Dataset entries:
*** Block opens ***
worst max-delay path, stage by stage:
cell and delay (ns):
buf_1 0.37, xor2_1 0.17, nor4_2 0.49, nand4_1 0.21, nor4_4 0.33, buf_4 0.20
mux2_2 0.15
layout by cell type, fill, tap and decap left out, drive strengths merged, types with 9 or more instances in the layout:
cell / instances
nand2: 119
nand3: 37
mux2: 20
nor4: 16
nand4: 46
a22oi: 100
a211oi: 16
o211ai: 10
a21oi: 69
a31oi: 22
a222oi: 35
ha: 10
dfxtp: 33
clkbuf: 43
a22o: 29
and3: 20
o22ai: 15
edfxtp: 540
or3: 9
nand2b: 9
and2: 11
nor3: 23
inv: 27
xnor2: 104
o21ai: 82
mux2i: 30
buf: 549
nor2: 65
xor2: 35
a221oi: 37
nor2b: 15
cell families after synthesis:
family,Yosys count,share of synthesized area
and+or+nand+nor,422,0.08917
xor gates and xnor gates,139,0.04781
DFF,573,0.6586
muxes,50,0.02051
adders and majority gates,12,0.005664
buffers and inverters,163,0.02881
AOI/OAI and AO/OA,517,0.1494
*** Block closes ***
About this exercise: All of the data above must be retyped exactly.

Response area:
worst max-delay path, stage by stage:
cell and delay (ns):
buf_1 0.37, xor2_1 0.17, nor4_2 0.49, nand4_1 0.21, nor4_4 0.33, buf_4 0.20
mux2_2 0.15
layout by cell type, fill, tap and decap left out, drive strengths merged, types with 9 or more instances in the layout:
cell / instances
nand2: 119
nand3: 37
mux2: 20
nor4: 16
nand4: 46
a22oi: 100
a211oi: 16
o211ai: 10
a21oi: 69
a31oi: 22
a222oi: 35
ha: 10
dfxtp: 33
clkbuf: 43
a22o: 29
and3: 20
o22ai: 15
edfxtp: 540
or3: 9
nand2b: 9
and2: 11
nor3: 23
inv: 27
xnor2: 104
o21ai: 82
mux2i: 30
buf: 549
nor2: 65
xor2: 35
a221oi: 37
nor2b: 15
cell families after synthesis:
family,Yosys count,share of synthesized area
and+or+nand+nor,422,0.08917
xor gates and xnor gates,139,0.04781
DFF,573,0.6586
muxes,50,0.02051
adders and majority gates,12,0.005664
buffers and inverters,163,0.02881
AOI/OAI and AO/OA,517,0.1494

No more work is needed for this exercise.